The grim tale of the man who introduced heroin to Ireland ended at 3pm yesterday in St James's Hospital.
arry Dunne (72) was being treated at the facility for catastrophic self-inflicted stab injuries.
He had been rushed to the hospital from his home in Carrickmount Drive in Rathfarnham on Sunday.
Dunne - one of the most notorious criminals in the history of the State - was in the advanced stages of a battle with lung cancer.
Despite his reputation - which was enhanced when he famously said "if you think we're bad, wait till you see what's coming after us" after he was handed a 14-year jail sentence for heroin dealing in March, 1985 - Dunne had not been an active criminal for well over a decade.
On that day at Dublin Circuit Court 35 years ago, loud cheers had greeted the lengthy sentence handed down to him.
Nine other members of the family have been jailed on drugs, firearms and other criminal charges, but Dunne was the leader of the pack.
His brother, Mickey Dunne, was sentenced to eight years in 1987 on drug-related charges. Eldest brother Christy Dunne received a 12-year sentence.
Seamus Dunne got 12 years in Britain after he was caught with a huge quantity of heroin which he was trying to bring back to Ireland.
However, Larry was the kingpin - the criminal who was the number-one target of drugs squad gardaí - a relatively new unit within the Garda organisation at the time.
The Dublin criminal, who had been born into abject poverty in February 1948, loved to flaunt his wealth from his heroin trafficking enterprise.
This was an era many years before the Criminal Assets Bureau was set up.
He drove expensive cars and lived a champagne lifestyle, buying a mansion in the foothills of the Dublin mountains which would today be worth more than €1million. He also had a house in Crumlin.
It was in the plush Sandyford mansion, called Gorse Rock, where he spent most of his time. The property became a symbol of his ill-gotten wealth in the 1980s.
His lifestyle could not have been further removed from his difficult and tragic childhood, which had involved him being incarcerated in the notorious Daingean Industrial School in Co Offaly.
He was released from prison in 1995 but would continue to get into scrapes with the law.
In 1998, Dunne was accused of firing a pistol during a robbery at the Bradford & Bingley Building Society in Erdington in England.
But a jury at Birmingham Crown Court took just over two hours to find him not guilty of having a firearm with intent, robbery and attempted wounding.
He was also acquitted of a charge of attempted murder at a previous trial in which another defendant was jailed for 11 years.
After being cleared of those charges, Dunne returned to Dublin. It was during this period that he received a three-month jail sentence for assaulting an undercover garda with a 15-foot plank and a bamboo cane as gardaí carried out a drugs raid.

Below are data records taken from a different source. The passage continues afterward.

===== src/rtl/lin2db_pkg.sv =====
package lin2db_pkg;

   typedef enum logic [1:0] {
      ST_IDLE  = 2'd0,
      ST_NORM  = 2'd1,
      ST_ITER  = 2'd2,
      ST_SCALE = 2'd3
   } l2d_state_e;

   // True when hyperbolic step index k has to be executed a second time.
   function automatic bit is_dup(input int k);
      int r;
      r = 4;
      while (r <= k) begin
         if (r == k) return 1'b1;
         r = 3 * r + 1;
      end
      return 1'b0;
   endfunction

   // Total number of CORDIC steps including the repeated indices.
   function automatic int step_count(input int iters);
      int n;
      n = iters;
      for (int r = 4; r <= iters; r = 3 * r + 1) n++;
      return n;
   endfunction

   // atanh(2^-i) scaled by 2^fb, rounded.
   function automatic int atanh_fx(input int i, input int fb);
      real t;
      real a;
      t = 1.0 / (2.0 ** i);
      a = 0.5 * $ln((1.0 + t) / (1.0 - t));
      return $rtoi(a * (2.0 ** fb) + 0.5);
   endfunction

   // Positive real constant scaled by 2^fb, rounded.
   function automatic int const_fx(input real v, input int fb);
      return $rtoi(v * (2.0 ** fb) + 0.5);
   endfunction

endpackage


===== src/rtl/lin2db_norm.sv =====
module lin2db_norm #(
   parameter int IN_W = 16,
   localparam int PW  = $clog2(IN_W)
) (
   input  logic [IN_W-1:0] w,
   output logic [IN_W-1:0] mant,
   output logic [PW-1:0]   lead,
   output logic            is_zero
);

   // Leading-one detector: highest set bit wins.
   always_comb begin
      lead = '0;
      for (int b = 0; b < IN_W; b++) begin
         if (w[b]) lead = PW'(b);
      end
   end

   // Mantissa with its leading one moved to the MSB: 1.(IN_W-1) format.
   assign mant    = w << (IN_W - 1 - int'(lead));
   assign is_zero = (w == '0);

endmodule


===== src/rtl/lin2db_cordic.sv =====
module lin2db_cordic
   import lin2db_pkg::*;
#(
   parameter int IN_W  = 16,
   parameter int FB    = 22,
   parameter int ITERS = 22,
   localparam int DW   = FB + 3,
   localparam int IW   = $clog2(ITERS + 1),
   localparam int MF   = IN_W - 1
) (
   input  logic                 clk,
   input  logic                 rst_n,
   input  logic                 load,
   input  logic                 step,
   input  logic [IN_W-1:0]      mant,
   input  logic [IW-1:0]        idx,
   output logic signed [DW-1:0] z
);

   localparam logic signed [DW-1:0] ONE = {2'b00, 1'b1, {FB{1'b0}}};

   logic signed [DW-1:0] x, y;
   logic signed [DW-1:0] m_fx;
   logic signed [DW-1:0] xs, ys;
   logic signed [DW-1:0] ang [0:ITERS];

   // Align the mantissa to FB fractional bits.
   if (FB >= MF) begin : g_align_up
      assign m_fx = $signed(DW'(mant) << (FB - MF));
   end else begin : g_align_dn
      assign m_fx = $signed(DW'(mant >> (MF - FB)));
   end

   // Angle table, computed at elaboration.
   assign ang[0] = '0;
   for (genvar g = 1; g <= ITERS; g++) begin : g_ang
      localparam int A = atanh_fx(g, FB);
      assign ang[g] = DW'(A);
   end

   assign xs = x >>> idx;
   assign ys = y >>> idx;

   always_ff @(posedge clk or negedge rst_n) begin
      if (!rst_n) begin
         x <= '0;
         y <= '0;
         z <= '0;
      end else if (load) begin
         x <= m_fx + ONE;
         y <= m_fx - ONE;
         z <= '0;
      end else if (step) begin
         if (!y[DW-1]) begin
            x <= x - ys;
            y <= y - xs;
            z <= z + ang[idx];
         end else begin
            x <= x + ys;
            y <= y + xs;
            z <= z - ang[idx];
         end
      end
   end

endmodule


===== src/rtl/lin2db_scale.sv =====
module lin2db_scale
   import lin2db_pkg::*;
#(
   parameter int FB        = 22,
   parameter int EW        = 6,
   parameter int OUT_W     = 16,
   parameter int OUT_FRAC  = 8,
   parameter int KF        = 18,
   parameter bit ROUND_OUT = 1'b1,
   localparam int DW       = FB + 3
) (
   input  logic signed [DW-1:0]    z,
   input  logic signed [EW-1:0]    e,
   input  logic                    zero,
   output logic signed [OUT_W-1:0] db
);

   localparam int LW = DW + EW + 1;
   localparam int KW = KF + 4;
   localparam int MW = LW + KW;
   localparam int SH = FB + KF - OUT_FRAC;

   localparam int LN2_I = const_fx(0.6931471805599453, FB);
   localparam int DBK_I = const_fx(4.342944819032518, KF);
   localparam logic signed [LW-1:0] LN2_C = LW'(LN2_I);
   localparam logic signed [KW-1:0] DBK_C = KW'(DBK_I);

   localparam logic signed [OUT_W-1:0] DB_MAX = {1'b0, {(OUT_W-1){1'b1}}};
   localparam logic signed [OUT_W-1:0] DB_MIN = {1'b1, {(OUT_W-1){1'b0}}};
   localparam logic signed [MW-1:0] LIM_HI = $signed({{(MW-OUT_W){1'b0}}, DB_MAX});
   localparam logic signed [MW-1:0] LIM_LO = $signed({{(MW-OUT_W){1'b1}}, DB_MIN});

   logic signed [LW-1:0] lnw;
   logic signed [MW-1:0] prod;
   logic signed [MW-1:0] biased;
   logic signed [MW-1:0] shifted;

   always_comb begin
      lnw  = ($signed({{(LW-DW){z[DW-1]}}, z}) <<< 1)
           + $signed({{(LW-EW){e[EW-1]}}, e}) * LN2_C;
      prod = $signed({{(MW-LW){lnw[LW-1]}}, lnw})
           * $signed({{(MW-KW){DBK_C[KW-1]}}, DBK_C});
   end

   if (ROUND_OUT) begin : g_round
      assign biased = prod + (MW'(1) << (SH - 1));
   end else begin : g_trunc
      assign biased = prod;
   end

   always_comb begin
      shifted = biased >>> SH;
      if (zero)                 db = DB_MIN;
      else if (shifted > LIM_HI) db = DB_MAX;
      else if (shifted < LIM_LO) db = DB_MIN;
      else                       db = shifted[OUT_W-1:0];
   end

endmodule


===== src/rtl/lin2db_conv.sv =====
module lin2db_conv
   import lin2db_pkg::*;
#(
   parameter int IN_W      = 16,
   parameter int IN_FRAC   = 0,
   parameter int FB        = 22,
   parameter int ITERS     = 22,
   parameter int OUT_W     = 16,
   parameter int OUT_FRAC  = 8,
   parameter int KF        = 18,
   parameter bit ROUND_OUT = 1'b1
) (
   input  logic                    clk,
   input  logic                    rst_n,
   input  logic                    start,
   input  logic [IN_W-1:0]         lin_in,
   output logic                    done,
   output logic signed [OUT_W-1:0] db_out,
   output logic                    invalid
);

   localparam int PW = $clog2(IN_W);
   localparam int EW = $clog2(IN_W) + 2;
   localparam int IW = $clog2(ITERS + 1);
   localparam int DW = FB + 3;

   if (IN_W < 2) begin : g_chk_inw
      $error("lin2db_conv: IN_W must be at least 2");
   end
   if (IN_FRAC < 0 || IN_FRAC >= IN_W) begin : g_chk_frac
      $error("lin2db_conv: IN_FRAC out of range");
   end
   if (FB < 8 || FB > 28) begin : g_chk_fb
      $error("lin2db_conv: FB must lie in 8..28");
   end
   if (ITERS < 4 || ITERS > FB) begin : g_chk_iters
      $error("lin2db_conv: ITERS must lie in 4..FB");
   end
   if (KF < 8 || KF > 26) begin : g_chk_kf
      $error("lin2db_conv: KF must lie in 8..26");
   end
   if (FB + KF - OUT_FRAC < 1) begin : g_chk_sh
      $error("lin2db_conv: OUT_FRAC too large for FB+KF");
   end
   if (3.02 * IN_W * (2.0 ** OUT_FRAC) >= 2.0 ** (OUT_W - 1)) begin : g_chk_ow
      $error("lin2db_conv: OUT_W too narrow for the dB range");
   end

   l2d_state_e           state;
   logic [IN_W-1:0]      w_q;
   logic [IN_W-1:0]      mant;
   logic [PW-1:0]        lead;
   logic                 w_zero;
   logic                 zero_q;
   logic signed [EW-1:0] e_q;
   logic [IW-1:0]        idx;
   logic                 dup_done;
   logic [ITERS:0]       dup_tab;
   logic signed [DW-1:0] z;
   logic signed [OUT_W-1:0] db_next;
   logic                 last_step;

   for (genvar g = 0; g <= ITERS; g++) begin : g_dup
      localparam bit D = is_dup(g);
      assign dup_tab[g] = D;
   end

   assign last_step = (idx == IW'(ITERS)) && (!dup_tab[idx] || dup_done);

   lin2db_norm #(.IN_W(IN_W)) u_norm (
      .w       (w_q),
      .mant    (mant),
      .lead    (lead),
      .is_zero (w_zero)
   );

   lin2db_cordic #(.IN_W(IN_W), .FB(FB), .ITERS(ITERS)) u_cordic (
      .clk   (clk),
      .rst_n (rst_n),
      .load  (state == ST_NORM),
      .step  (state == ST_ITER),
      .mant  (mant),
      .idx   (idx),
      .z     (z)
   );

   lin2db_scale #(
      .FB(FB), .EW(EW), .OUT_W(OUT_W), .OUT_FRAC(OUT_FRAC),
      .KF(KF), .ROUND_OUT(ROUND_OUT)
   ) u_scale (
      .z    (z),
      .e    (e_q),
      .zero (zero_q),
      .db   (db_next)
   );

   always_ff @(posedge clk or negedge rst_n) begin
      if (!rst_n) begin
         state    <= ST_IDLE;
         w_q      <= '0;
         e_q      <= '0;
         zero_q   <= 1'b0;
         idx      <= '0;
         dup_done <= 1'b0;
         done     <= 1'b0;
         invalid  <= 1'b0;
         db_out   <= '0;
      end else begin
         done <= 1'b0;
         unique case (state)
            ST_IDLE: begin
               if (start) begin
                  w_q   <= lin_in;
                  state <= ST_NORM;
               end
            end
            ST_NORM: begin
               e_q      <= $signed(EW'(lead)) - $signed(EW'(IN_FRAC));
               zero_q   <= w_zero;
               idx      <= IW'(1);
               dup_done <= 1'b0;
               state    <= ST_ITER;
            end
            ST_ITER: begin
               if (last_step) begin
                  state <= ST_SCALE;
               end else if (dup_tab[idx] && !dup_done) begin
                  dup_done <= 1'b1;
               end else begin
                  dup_done <= 1'b0;
                  idx      <= idx + 1'b1;
               end
            end
            ST_SCALE: begin
               db_out  <= db_next;
               invalid <= zero_q;
               done    <= 1'b1;
               state   <= ST_IDLE;
            end
            default: state <= ST_IDLE;
         endcase
      end
   end

endmodule


===== config.mk =====
export PLATFORM = sky130hd
export DESIGN_NAME = lin2db_conv
export DESIGN_NICKNAME = d
export VERILOG_FILES = /design/src/rtl/lin2db_pkg.sv /design/src/rtl/lin2db_norm.sv /design/src/rtl/lin2db_cordic.sv /design/src/rtl/lin2db_scale.sv /design/src/rtl/lin2db_conv.sv
export SDC_FILE = /design/constraint.sdc
export NUM_CORES = 1
export LEC_CHECK = 0
export BUFFER_PORTS_ARGS = -buffer_cell sky130_fd_sc_hd__buf_4
export CAP_MARGIN = 20
export CORE_ASPECT_RATIO = 0.9
export CORE_MARGIN = 5
export CORE_UTILIZATION = 35
export CTS_BUF_LIST = sky130_fd_sc_hd__clkbuf_4 sky130_fd_sc_hd__clkbuf_8 sky130_fd_sc_hd__clkbuf_16
export DETAILED_ROUTE_END_ITERATION = 8
export GPL_ROUTABILITY_DRIVEN = 1
export GPL_TIMING_DRIVEN = 0
export HOLD_SLACK_MARGIN = 0.02
export PLACE_DENSITY_LB_ADDON = 0.08
export SETUP_SLACK_MARGIN = 0.3
export SYNTH_ARGS = -nofsm -noshare
export SYNTH_HDL_FRONTEND = slang
export SYNTH_HIERARCHICAL = 1
export SYNTH_SLANG_ARGS = --single-unit

===== constraint.sdc =====
create_clock -name clk -period 14.3 [get_ports clk]
set_input_delay 0.715 -clock clk [delete_from_list [all_inputs] [get_ports clk]]
set_output_delay 0.715 -clock clk [all_outputs]
set_load 0.02 [all_outputs]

In 2004, he was found guilty of cocaine dealing - a charge that dated back to 1999. This was to be his last major brush with the law and gardaí say that he had no major links with the new breed of gangland criminal causing such mayhem nowadays.
Dunne's drug importation business in the 1980s swamped Dublin with heroin and led to a massive drug addiction epidemic. This made him the number-one target for gardaí.
In time, bigger drugs traffickers, such as Christy Kinahan and John Gilligan, would emerge. But 40 years ago, Larry Dunne was Ireland's premier drugs trafficker.
At the height of his criminal activity, it is understood that he bribed juries and boasted about having contacts in the gardaí. He fled the country when the heat on him intensified, before finally being convicted for drugs supply and receiving a 14-year sentence.
In April 2000, Dunne's wife, Lily, died in Our Lady's Hospice, Harold's Cross, in Dublin after a long illness.
Despite his criminal pedigree, Dunne was known as a family man. It is understood that some family members were around his hospital bed when he passed away yesterday.
He had more than 40 previous convictions to his name. The most serious of which was when he was charged with possession and intent to supply heroin, cocaine and cannabis with a combined street value of between IR£50,000 and IR£60,000 in 1980.
He was found guilty after a circuit court trial in June, 1983, but he had already absconded on the opening day of the case and the trial continued in his absence.
The trial was told that when Gardaí raided Dunne's corporation house they found heroin, cocaine and cannabis resin.
In his absence, he was found guilty of being in possession of drugs for supply.
Dunne had fled to Portugal but he was arrested there and then extradited back to Ireland, where he was given the 14-year-sentence on March 25, 1985.
Dunne was the first drug dealer in Ireland to use junior criminals to carry drugs for him, often for very little cash reward. This is a trend that continues in organised crime to this day.
It is understood that Dunne gloated about not having to transport drugs. This prompted other criminals to profess that "Larry doesn't carry".
However, his luck ran out when he was busted by gardaí and, in his latter years, Dunne lived a modest and quiet life.